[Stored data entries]
--
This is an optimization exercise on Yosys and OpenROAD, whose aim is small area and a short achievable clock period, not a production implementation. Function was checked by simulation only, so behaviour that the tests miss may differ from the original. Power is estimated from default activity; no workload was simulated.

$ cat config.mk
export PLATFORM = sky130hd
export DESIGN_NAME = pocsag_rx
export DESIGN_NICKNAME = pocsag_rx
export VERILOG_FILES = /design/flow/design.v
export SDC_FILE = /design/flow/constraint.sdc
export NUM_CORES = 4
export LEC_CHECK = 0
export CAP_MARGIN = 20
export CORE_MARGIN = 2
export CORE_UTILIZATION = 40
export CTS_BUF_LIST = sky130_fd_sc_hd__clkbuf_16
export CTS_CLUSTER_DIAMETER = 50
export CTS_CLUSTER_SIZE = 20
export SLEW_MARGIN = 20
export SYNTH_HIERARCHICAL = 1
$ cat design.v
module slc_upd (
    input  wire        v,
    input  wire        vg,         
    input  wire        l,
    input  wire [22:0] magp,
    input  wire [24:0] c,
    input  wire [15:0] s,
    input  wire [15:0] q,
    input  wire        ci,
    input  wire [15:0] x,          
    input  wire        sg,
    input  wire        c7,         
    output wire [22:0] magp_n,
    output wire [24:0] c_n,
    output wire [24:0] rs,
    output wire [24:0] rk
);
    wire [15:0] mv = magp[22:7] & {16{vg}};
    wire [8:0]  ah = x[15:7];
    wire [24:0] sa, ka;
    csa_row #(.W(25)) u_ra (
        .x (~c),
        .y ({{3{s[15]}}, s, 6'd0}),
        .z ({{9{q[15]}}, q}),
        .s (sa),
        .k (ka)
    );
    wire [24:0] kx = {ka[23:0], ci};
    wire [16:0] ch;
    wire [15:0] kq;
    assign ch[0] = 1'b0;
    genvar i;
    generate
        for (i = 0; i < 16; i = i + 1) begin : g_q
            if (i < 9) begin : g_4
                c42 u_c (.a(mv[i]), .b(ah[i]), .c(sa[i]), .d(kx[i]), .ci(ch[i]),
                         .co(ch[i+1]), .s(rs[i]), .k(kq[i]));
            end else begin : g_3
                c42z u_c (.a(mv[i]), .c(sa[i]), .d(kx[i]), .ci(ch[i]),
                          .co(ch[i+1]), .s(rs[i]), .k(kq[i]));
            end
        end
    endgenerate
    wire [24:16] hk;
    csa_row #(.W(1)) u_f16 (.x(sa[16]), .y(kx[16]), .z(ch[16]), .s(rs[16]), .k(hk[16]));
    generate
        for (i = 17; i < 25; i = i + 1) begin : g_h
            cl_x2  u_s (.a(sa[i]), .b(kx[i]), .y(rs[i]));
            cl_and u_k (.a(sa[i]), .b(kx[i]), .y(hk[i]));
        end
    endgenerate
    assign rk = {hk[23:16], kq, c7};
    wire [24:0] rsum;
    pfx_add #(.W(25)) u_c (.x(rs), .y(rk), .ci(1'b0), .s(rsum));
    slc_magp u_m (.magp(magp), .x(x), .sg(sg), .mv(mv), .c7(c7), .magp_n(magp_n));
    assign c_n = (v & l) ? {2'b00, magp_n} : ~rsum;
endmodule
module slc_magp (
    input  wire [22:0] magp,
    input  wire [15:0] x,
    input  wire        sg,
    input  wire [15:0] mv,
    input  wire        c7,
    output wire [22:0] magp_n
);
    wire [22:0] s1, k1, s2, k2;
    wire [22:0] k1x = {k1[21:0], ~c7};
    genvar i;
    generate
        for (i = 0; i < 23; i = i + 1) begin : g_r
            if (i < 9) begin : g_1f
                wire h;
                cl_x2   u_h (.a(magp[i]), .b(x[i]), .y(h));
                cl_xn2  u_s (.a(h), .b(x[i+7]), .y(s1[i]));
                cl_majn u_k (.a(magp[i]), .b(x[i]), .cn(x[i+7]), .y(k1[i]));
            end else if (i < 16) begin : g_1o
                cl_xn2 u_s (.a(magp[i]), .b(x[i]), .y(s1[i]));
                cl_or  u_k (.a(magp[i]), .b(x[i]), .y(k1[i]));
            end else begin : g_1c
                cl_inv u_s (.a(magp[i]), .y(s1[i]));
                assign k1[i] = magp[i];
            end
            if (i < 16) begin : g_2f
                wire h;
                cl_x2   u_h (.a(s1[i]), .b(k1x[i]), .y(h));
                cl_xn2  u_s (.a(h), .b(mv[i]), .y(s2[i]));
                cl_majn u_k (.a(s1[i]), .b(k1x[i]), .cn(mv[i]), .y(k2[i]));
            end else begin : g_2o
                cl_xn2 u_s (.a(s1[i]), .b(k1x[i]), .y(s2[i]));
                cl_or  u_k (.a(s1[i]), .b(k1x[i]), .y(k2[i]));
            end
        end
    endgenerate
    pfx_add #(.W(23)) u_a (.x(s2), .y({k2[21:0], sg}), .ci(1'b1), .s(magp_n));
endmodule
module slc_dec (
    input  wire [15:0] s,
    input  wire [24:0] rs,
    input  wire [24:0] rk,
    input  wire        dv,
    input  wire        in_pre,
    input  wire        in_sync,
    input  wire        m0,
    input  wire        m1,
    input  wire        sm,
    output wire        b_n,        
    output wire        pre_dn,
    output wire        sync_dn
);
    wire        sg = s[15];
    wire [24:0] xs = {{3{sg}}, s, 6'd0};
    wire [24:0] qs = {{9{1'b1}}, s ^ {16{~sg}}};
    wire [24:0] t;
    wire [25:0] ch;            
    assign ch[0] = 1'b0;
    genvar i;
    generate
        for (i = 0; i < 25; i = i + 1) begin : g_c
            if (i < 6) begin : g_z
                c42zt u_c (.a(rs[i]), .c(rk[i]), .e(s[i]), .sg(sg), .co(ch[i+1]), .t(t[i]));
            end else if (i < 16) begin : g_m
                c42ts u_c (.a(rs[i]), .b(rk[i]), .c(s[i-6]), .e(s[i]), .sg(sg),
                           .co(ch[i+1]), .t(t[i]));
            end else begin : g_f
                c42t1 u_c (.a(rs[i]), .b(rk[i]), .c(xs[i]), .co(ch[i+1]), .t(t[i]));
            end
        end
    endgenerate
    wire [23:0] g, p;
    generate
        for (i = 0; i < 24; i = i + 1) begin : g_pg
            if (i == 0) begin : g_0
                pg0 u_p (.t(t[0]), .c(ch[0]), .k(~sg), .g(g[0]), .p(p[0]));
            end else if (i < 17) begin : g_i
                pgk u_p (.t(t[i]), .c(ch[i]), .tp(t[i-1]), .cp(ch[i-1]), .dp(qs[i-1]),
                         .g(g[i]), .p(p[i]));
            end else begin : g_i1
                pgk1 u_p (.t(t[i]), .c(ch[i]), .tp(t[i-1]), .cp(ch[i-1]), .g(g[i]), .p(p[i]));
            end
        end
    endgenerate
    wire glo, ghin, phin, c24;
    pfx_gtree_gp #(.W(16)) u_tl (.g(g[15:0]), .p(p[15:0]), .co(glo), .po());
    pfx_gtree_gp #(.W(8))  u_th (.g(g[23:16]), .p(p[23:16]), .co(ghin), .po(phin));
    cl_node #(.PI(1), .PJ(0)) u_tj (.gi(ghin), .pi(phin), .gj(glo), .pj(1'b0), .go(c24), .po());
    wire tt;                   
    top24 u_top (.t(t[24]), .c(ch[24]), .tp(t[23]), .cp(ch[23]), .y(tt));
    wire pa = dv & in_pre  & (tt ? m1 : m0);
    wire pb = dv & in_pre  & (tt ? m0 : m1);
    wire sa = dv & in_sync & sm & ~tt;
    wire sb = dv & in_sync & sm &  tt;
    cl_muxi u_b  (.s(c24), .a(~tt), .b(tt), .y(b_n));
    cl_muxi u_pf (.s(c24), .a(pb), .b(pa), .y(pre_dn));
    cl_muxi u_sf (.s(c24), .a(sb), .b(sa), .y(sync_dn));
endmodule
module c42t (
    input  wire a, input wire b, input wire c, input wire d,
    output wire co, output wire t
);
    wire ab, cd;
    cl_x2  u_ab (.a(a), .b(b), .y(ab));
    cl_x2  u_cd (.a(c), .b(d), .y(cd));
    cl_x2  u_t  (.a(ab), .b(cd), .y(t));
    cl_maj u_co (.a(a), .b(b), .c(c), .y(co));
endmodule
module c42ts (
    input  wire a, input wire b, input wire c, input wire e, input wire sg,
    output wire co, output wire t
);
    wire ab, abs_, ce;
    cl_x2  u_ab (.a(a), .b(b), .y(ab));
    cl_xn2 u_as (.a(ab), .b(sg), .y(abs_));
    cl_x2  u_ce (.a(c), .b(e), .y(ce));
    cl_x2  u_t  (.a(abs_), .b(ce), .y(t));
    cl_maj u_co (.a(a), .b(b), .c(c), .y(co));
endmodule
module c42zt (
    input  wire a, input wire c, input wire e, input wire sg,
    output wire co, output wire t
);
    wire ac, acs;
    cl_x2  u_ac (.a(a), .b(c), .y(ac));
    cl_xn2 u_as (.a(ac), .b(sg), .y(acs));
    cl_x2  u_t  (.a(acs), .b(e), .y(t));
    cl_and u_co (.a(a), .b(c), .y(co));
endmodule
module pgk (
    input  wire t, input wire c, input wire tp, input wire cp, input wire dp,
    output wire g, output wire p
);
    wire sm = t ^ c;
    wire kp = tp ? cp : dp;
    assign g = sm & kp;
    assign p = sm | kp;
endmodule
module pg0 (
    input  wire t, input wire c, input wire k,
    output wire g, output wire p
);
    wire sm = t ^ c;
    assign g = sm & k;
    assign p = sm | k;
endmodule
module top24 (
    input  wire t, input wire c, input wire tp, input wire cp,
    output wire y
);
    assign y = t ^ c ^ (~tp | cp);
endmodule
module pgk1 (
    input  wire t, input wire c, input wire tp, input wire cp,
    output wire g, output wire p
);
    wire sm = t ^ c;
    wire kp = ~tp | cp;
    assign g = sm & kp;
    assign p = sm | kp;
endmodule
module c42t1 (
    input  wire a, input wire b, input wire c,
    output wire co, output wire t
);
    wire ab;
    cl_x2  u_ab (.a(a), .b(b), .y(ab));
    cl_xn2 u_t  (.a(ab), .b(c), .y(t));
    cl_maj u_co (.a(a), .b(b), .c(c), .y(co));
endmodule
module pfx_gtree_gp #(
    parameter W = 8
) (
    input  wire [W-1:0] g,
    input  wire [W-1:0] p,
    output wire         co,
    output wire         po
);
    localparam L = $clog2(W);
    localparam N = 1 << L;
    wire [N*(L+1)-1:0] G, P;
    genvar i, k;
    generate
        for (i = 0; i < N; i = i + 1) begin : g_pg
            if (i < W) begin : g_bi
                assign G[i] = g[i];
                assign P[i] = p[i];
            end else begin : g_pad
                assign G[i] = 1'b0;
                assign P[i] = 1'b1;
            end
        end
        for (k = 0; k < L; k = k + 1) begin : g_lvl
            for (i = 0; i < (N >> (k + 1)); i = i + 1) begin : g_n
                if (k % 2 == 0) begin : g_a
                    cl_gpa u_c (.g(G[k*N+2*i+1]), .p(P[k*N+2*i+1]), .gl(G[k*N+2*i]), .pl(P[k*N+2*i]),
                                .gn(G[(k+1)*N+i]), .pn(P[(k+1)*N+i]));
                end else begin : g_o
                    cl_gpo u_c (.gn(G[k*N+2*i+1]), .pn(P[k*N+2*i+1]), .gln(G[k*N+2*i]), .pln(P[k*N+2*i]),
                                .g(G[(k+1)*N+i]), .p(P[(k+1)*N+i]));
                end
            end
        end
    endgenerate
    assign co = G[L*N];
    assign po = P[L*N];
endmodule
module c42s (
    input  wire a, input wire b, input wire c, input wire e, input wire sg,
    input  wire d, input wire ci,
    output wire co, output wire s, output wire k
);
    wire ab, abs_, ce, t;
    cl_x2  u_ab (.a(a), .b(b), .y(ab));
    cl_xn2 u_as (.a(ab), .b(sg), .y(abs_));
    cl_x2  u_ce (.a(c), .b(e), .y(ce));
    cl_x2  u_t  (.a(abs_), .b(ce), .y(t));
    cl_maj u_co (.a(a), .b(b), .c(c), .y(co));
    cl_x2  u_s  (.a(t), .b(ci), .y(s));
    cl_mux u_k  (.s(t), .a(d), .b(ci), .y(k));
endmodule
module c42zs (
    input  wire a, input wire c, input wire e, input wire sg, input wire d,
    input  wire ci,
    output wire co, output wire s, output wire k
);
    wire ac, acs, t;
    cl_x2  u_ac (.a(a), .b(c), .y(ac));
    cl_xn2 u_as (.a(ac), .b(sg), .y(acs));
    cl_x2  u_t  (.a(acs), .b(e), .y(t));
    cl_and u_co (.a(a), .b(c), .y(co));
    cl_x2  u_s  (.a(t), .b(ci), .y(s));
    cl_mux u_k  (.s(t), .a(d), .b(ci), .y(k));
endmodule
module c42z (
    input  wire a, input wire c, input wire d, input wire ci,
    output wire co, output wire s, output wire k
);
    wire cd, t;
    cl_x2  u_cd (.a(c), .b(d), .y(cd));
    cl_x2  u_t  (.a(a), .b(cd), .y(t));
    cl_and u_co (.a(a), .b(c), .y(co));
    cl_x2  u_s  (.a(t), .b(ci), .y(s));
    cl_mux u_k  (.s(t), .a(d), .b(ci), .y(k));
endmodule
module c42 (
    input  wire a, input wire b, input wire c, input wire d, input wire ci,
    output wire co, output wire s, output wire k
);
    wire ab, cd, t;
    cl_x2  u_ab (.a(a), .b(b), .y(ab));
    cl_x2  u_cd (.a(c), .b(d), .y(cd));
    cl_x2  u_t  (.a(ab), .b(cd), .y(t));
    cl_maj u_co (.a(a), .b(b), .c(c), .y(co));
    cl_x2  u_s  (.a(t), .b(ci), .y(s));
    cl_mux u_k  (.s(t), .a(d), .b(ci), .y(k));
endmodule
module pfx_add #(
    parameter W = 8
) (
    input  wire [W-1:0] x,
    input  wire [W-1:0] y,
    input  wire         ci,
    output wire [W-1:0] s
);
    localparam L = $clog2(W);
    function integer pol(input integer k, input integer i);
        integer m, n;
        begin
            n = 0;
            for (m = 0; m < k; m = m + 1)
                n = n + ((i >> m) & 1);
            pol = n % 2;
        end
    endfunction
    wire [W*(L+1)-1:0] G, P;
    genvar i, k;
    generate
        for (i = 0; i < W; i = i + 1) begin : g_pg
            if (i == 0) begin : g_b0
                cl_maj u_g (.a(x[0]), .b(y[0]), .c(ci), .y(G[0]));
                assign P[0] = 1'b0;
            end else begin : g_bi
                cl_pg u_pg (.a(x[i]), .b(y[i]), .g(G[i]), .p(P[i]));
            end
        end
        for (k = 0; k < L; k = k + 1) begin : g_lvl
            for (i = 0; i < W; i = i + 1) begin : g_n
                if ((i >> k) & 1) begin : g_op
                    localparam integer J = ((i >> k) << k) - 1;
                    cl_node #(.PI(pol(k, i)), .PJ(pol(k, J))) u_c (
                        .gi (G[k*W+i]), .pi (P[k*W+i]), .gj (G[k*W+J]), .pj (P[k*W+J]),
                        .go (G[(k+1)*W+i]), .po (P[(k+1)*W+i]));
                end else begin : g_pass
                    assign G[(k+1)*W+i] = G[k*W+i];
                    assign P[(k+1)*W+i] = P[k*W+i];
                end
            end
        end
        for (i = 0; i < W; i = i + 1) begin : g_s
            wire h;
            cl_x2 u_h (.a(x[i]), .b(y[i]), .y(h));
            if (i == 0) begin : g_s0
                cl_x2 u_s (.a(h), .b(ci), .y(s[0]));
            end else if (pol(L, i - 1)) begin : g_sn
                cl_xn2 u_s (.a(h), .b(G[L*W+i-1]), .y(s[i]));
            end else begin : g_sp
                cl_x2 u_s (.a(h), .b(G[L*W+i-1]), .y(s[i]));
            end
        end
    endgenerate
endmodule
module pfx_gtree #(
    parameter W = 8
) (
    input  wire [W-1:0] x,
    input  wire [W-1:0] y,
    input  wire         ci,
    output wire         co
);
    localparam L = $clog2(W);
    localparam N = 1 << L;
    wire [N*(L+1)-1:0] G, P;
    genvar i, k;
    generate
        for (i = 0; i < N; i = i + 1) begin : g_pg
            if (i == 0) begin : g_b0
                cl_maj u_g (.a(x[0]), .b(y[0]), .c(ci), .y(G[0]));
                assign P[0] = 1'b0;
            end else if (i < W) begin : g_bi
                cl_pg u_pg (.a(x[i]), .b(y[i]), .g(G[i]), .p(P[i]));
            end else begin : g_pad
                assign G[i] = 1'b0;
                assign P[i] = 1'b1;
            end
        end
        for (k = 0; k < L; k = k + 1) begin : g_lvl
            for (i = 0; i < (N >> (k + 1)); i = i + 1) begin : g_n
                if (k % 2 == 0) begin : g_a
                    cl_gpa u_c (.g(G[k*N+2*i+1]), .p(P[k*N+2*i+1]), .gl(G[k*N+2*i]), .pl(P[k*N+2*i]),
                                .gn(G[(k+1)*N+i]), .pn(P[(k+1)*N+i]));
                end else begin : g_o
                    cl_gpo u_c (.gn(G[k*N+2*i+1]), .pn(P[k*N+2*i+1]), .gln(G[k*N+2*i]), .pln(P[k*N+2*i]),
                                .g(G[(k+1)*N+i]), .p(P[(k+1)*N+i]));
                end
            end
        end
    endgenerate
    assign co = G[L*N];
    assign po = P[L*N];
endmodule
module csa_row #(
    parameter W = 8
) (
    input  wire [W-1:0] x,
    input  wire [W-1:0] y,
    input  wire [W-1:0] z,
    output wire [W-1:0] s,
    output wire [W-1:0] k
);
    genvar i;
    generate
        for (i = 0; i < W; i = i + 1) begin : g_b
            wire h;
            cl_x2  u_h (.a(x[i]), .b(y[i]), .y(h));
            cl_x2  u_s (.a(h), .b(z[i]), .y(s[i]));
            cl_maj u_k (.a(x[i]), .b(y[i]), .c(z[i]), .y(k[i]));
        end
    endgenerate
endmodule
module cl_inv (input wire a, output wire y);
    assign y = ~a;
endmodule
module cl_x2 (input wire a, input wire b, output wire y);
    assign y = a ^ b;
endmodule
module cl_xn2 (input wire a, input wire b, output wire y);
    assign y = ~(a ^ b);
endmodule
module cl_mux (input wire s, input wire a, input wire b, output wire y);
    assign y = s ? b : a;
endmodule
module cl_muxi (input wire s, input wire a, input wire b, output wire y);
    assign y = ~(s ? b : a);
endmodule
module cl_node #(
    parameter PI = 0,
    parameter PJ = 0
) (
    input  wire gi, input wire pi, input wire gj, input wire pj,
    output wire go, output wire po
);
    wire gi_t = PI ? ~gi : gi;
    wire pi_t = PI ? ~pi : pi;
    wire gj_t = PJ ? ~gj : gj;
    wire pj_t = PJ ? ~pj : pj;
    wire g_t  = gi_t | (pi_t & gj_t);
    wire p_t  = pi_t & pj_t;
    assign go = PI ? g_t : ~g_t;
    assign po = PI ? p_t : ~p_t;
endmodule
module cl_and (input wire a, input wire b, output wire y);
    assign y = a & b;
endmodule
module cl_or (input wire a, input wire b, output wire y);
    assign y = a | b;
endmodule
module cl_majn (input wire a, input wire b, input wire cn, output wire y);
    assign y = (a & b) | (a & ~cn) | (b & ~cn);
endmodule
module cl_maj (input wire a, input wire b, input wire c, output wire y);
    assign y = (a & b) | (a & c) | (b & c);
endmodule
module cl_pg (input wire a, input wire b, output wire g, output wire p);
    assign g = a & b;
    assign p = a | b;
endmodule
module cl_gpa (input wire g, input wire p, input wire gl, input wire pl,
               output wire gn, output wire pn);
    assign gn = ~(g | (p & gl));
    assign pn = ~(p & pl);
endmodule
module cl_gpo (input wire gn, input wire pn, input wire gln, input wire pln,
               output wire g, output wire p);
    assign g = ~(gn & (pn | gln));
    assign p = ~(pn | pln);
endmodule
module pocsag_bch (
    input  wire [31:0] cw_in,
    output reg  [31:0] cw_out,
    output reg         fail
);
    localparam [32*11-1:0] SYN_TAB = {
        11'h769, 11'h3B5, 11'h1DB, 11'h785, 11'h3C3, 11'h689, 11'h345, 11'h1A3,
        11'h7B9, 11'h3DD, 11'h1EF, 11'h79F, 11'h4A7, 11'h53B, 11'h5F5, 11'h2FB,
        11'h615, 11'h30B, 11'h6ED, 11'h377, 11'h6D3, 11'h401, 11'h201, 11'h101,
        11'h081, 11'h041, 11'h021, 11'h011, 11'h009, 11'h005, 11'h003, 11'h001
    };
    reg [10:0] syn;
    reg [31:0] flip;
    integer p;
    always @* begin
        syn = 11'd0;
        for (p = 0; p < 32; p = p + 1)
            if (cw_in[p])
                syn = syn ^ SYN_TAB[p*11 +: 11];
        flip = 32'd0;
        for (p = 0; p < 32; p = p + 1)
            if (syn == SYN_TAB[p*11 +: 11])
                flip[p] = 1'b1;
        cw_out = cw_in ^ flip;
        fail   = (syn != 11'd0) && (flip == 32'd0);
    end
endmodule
--
▶ ASSIGNED TASK
Print the first line of the records above and each line after it, exactly, through the line with "wire [24:0] sa, ka;".

▶ SOLUTION TO THE EXERCISE
This is an optimization exercise on Yosys and OpenROAD, whose aim is small area and a short achievable clock period, not a production implementation. Function was checked by simulation only, so behaviour that the tests miss may differ from the original. Power is estimated from default activity; no workload was simulated.

$ cat config.mk
export PLATFORM = sky130hd
export DESIGN_NAME = pocsag_rx
export DESIGN_NICKNAME = pocsag_rx
export VERILOG_FILES = /design/flow/design.v
export SDC_FILE = /design/flow/constraint.sdc
export NUM_CORES = 4
export LEC_CHECK = 0
export CAP_MARGIN = 20
export CORE_MARGIN = 2
export CORE_UTILIZATION = 40
export CTS_BUF_LIST = sky130_fd_sc_hd__clkbuf_16
export CTS_CLUSTER_DIAMETER = 50
export CTS_CLUSTER_SIZE = 20
export SLEW_MARGIN = 20
export SYNTH_HIERARCHICAL = 1
$ cat design.v
module slc_upd (
    input  wire        v,
    input  wire        vg,         
    input  wire        l,
    input  wire [22:0] magp,
    input  wire [24:0] c,
    input  wire [15:0] s,
    input  wire [15:0] q,
    input  wire        ci,
    input  wire [15:0] x,          
    input  wire        sg,
    input  wire        c7,         
    output wire [22:0] magp_n,
    output wire [24:0] c_n,
    output wire [24:0] rs,
    output wire [24:0] rk
);
    wire [15:0] mv = magp[22:7] & {16{vg}};
    wire [8:0]  ah = x[15:7];
    wire [24:0] sa, ka;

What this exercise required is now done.